▶ _TASK REQUIREMENTS_: Return the following from the records below: each line, word for word, starting with the line that contains "For build 17, these" and going on through the line that contains "Build 17 vs.", with nothing outside that range.

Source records
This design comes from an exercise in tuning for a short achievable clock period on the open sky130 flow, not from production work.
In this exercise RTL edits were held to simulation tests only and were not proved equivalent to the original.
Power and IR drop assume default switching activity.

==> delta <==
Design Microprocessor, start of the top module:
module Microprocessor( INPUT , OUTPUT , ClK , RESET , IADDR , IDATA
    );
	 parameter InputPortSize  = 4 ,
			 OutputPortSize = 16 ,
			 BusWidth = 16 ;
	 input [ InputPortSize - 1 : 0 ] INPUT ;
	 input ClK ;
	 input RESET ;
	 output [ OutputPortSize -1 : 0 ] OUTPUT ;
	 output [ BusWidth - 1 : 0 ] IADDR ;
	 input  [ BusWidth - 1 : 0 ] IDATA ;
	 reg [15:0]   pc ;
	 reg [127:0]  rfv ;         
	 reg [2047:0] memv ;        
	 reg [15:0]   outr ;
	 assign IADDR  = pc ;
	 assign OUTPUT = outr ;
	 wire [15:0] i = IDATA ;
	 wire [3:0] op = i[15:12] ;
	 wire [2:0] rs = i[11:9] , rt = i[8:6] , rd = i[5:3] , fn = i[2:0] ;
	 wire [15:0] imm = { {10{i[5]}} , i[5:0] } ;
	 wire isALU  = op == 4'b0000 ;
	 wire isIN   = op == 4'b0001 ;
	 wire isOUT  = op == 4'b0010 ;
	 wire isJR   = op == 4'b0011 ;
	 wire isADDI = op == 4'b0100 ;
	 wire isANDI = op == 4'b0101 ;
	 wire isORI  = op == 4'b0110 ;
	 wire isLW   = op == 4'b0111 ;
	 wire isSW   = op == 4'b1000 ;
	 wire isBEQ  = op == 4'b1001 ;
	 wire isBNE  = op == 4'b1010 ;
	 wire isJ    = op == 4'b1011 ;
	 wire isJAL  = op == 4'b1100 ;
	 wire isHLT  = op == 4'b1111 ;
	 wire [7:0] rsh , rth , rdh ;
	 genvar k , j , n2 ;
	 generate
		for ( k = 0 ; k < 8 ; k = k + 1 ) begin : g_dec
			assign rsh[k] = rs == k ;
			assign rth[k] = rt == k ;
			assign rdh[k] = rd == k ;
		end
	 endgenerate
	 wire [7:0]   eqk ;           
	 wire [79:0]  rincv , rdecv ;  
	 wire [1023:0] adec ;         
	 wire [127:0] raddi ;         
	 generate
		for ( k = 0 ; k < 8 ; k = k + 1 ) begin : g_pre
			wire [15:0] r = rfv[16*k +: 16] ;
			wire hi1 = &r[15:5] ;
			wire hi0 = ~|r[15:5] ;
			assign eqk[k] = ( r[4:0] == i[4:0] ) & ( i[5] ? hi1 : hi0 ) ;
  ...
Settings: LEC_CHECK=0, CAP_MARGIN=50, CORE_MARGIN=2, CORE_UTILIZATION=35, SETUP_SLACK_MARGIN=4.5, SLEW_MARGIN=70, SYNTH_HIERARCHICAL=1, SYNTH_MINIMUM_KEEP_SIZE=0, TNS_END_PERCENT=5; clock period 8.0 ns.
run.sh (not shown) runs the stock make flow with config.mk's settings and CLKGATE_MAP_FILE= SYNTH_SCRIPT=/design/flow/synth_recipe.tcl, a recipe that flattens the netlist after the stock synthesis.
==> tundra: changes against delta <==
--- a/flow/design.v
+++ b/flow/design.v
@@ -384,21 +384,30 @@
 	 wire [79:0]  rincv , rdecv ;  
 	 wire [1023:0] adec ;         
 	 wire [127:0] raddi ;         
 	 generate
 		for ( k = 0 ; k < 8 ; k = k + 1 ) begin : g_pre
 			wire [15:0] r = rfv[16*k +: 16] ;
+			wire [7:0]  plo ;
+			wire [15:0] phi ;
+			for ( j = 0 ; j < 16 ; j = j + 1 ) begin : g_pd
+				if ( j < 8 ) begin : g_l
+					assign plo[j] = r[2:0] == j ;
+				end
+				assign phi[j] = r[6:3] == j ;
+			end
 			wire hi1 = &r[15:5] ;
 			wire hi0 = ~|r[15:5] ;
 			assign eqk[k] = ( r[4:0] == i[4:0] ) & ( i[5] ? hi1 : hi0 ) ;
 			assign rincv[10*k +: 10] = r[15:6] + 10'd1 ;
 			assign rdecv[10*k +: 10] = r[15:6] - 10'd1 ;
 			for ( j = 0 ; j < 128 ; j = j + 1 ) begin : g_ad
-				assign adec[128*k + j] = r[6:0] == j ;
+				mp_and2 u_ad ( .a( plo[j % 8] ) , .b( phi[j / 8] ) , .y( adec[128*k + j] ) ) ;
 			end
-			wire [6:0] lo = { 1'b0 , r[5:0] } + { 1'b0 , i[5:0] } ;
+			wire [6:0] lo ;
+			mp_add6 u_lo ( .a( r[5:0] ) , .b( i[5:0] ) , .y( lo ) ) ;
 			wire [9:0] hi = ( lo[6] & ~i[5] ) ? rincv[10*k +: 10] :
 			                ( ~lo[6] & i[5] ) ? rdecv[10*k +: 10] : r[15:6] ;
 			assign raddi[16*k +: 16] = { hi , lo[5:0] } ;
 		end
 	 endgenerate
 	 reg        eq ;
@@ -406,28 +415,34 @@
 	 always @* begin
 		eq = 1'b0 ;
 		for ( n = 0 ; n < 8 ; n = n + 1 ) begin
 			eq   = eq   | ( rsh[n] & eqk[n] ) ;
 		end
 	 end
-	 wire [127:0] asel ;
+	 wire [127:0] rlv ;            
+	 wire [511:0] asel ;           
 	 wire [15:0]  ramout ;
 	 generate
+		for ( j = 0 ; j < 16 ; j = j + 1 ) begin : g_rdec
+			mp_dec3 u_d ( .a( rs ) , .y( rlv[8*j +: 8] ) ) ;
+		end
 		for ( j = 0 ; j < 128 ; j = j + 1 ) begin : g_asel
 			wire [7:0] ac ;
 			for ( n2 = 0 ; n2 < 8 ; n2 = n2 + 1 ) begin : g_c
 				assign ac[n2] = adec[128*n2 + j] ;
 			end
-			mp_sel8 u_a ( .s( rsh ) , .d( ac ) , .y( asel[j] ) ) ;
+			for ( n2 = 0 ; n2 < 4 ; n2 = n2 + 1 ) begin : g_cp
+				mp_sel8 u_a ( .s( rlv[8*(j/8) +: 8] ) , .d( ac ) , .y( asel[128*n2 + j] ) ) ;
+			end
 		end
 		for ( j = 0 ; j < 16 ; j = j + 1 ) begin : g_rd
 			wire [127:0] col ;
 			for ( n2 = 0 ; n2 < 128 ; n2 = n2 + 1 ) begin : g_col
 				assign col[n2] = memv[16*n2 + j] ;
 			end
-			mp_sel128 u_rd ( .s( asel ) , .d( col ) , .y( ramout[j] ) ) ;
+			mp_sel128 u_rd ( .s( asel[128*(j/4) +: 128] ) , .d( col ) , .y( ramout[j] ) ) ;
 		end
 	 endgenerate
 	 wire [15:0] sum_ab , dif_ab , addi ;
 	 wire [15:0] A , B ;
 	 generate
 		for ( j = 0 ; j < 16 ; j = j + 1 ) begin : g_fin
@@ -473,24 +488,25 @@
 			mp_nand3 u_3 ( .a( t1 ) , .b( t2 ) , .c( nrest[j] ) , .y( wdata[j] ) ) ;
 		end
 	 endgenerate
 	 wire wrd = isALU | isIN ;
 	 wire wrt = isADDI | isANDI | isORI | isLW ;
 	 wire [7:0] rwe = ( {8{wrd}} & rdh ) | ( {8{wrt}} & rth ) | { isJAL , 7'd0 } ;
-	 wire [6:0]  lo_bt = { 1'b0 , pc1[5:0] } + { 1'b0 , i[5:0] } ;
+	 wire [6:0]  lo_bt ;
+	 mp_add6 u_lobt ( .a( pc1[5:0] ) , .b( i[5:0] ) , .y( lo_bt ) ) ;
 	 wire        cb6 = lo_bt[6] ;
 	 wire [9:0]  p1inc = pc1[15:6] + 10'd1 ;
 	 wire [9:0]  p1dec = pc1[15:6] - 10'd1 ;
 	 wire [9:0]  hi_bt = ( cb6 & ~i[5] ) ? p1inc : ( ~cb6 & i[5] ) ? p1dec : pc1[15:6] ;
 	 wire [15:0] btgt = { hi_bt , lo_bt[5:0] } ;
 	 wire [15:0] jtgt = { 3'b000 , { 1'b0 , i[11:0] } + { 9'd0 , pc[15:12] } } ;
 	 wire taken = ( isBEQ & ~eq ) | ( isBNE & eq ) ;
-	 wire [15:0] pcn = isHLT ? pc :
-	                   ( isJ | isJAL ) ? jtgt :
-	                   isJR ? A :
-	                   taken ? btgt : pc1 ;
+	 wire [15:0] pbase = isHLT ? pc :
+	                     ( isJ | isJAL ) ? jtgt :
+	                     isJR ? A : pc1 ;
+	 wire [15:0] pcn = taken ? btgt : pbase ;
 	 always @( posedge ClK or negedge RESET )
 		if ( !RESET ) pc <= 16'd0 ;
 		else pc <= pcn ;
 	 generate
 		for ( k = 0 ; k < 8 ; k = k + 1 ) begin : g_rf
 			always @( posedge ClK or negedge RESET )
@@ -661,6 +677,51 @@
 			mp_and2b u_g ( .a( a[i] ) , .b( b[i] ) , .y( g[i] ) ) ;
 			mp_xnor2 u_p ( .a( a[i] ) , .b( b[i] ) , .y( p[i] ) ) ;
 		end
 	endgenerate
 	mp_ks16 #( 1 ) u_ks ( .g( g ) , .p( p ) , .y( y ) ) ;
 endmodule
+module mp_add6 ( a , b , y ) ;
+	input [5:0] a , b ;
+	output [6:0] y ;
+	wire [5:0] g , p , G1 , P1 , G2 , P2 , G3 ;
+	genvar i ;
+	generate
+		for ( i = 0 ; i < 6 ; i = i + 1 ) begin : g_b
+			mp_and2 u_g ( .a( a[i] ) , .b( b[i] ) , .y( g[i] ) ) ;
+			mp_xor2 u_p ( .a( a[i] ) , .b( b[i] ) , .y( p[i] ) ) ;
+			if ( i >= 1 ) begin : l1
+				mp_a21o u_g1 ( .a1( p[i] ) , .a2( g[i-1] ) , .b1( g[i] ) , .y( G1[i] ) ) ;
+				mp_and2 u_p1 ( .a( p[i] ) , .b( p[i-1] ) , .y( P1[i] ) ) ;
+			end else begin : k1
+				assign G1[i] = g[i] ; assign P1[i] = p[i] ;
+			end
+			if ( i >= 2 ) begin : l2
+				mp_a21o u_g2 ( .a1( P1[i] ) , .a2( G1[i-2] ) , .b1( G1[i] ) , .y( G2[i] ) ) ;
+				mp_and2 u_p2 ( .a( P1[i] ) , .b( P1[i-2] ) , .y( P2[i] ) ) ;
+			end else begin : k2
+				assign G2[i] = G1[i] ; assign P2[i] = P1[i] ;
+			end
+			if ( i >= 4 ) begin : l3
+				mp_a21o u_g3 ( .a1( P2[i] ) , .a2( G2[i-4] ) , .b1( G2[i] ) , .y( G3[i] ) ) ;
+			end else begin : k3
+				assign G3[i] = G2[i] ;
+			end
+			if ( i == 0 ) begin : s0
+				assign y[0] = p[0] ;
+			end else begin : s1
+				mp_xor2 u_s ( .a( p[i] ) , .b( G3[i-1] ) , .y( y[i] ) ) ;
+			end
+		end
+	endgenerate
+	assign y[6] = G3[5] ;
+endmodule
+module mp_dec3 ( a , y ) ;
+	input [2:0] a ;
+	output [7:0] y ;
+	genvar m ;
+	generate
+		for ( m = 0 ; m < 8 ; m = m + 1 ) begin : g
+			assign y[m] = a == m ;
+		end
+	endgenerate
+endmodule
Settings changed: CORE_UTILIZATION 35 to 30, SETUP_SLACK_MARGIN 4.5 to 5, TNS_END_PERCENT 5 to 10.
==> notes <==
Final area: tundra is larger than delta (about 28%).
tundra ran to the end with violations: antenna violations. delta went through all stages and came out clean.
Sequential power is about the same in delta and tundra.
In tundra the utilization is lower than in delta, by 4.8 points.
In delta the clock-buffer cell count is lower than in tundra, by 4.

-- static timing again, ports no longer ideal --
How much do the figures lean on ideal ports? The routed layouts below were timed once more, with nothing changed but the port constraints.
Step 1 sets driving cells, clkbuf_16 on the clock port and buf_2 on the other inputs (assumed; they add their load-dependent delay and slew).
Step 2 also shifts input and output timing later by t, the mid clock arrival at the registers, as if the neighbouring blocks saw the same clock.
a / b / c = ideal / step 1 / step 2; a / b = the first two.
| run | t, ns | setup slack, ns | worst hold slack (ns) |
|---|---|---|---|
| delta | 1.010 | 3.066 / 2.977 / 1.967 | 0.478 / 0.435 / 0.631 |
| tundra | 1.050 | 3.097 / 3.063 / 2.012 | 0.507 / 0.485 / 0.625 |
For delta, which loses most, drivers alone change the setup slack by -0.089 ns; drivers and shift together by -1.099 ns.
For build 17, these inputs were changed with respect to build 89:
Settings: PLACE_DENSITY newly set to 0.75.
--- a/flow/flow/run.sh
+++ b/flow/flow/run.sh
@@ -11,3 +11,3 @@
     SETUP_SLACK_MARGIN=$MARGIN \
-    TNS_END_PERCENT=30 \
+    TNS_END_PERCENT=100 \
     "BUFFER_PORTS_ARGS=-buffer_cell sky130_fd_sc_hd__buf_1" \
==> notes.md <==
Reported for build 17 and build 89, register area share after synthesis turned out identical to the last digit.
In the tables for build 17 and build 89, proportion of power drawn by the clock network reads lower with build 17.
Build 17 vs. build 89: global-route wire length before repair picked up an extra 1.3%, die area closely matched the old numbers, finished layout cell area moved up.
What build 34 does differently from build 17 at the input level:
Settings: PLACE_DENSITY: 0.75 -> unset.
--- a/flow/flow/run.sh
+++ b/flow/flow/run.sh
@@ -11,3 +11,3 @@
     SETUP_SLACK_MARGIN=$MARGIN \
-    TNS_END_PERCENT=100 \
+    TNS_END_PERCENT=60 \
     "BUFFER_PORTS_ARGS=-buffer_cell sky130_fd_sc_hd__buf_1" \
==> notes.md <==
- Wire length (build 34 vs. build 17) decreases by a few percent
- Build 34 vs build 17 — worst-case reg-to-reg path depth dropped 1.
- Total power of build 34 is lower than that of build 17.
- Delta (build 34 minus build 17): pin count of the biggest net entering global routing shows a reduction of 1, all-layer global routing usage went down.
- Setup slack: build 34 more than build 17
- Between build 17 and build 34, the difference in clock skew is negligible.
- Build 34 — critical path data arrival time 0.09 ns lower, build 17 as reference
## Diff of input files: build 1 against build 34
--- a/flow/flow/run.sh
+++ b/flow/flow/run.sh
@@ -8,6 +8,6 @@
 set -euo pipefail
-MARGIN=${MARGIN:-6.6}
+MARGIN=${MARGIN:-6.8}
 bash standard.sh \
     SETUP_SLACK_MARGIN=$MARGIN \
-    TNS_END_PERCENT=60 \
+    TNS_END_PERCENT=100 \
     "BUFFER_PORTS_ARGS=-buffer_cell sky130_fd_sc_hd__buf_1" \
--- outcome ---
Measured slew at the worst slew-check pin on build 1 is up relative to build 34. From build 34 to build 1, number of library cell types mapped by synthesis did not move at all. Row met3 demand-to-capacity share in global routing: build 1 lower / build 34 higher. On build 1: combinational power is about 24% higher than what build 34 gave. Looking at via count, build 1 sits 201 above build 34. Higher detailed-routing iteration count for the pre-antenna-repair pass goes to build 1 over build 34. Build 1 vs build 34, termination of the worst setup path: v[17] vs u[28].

▶ _OUTPUT BELOW_:
For build 17, these inputs were changed with respect to build 89:
Settings: PLACE_DENSITY newly set to 0.75.
--- a/flow/flow/run.sh
+++ b/flow/flow/run.sh
@@ -11,3 +11,3 @@
     SETUP_SLACK_MARGIN=$MARGIN \
-    TNS_END_PERCENT=30 \
+    TNS_END_PERCENT=100 \
     "BUFFER_PORTS_ARGS=-buffer_cell sky130_fd_sc_hd__buf_1" \
==> notes.md <==
Reported for build 17 and build 89, register area share after synthesis turned out identical to the last digit.
In the tables for build 17 and build 89, proportion of power drawn by the clock network reads lower with build 17.
Build 17 vs. build 89: global-route wire length before repair picked up an extra 1.3%, die area closely matched the old numbers, finished layout cell area moved up.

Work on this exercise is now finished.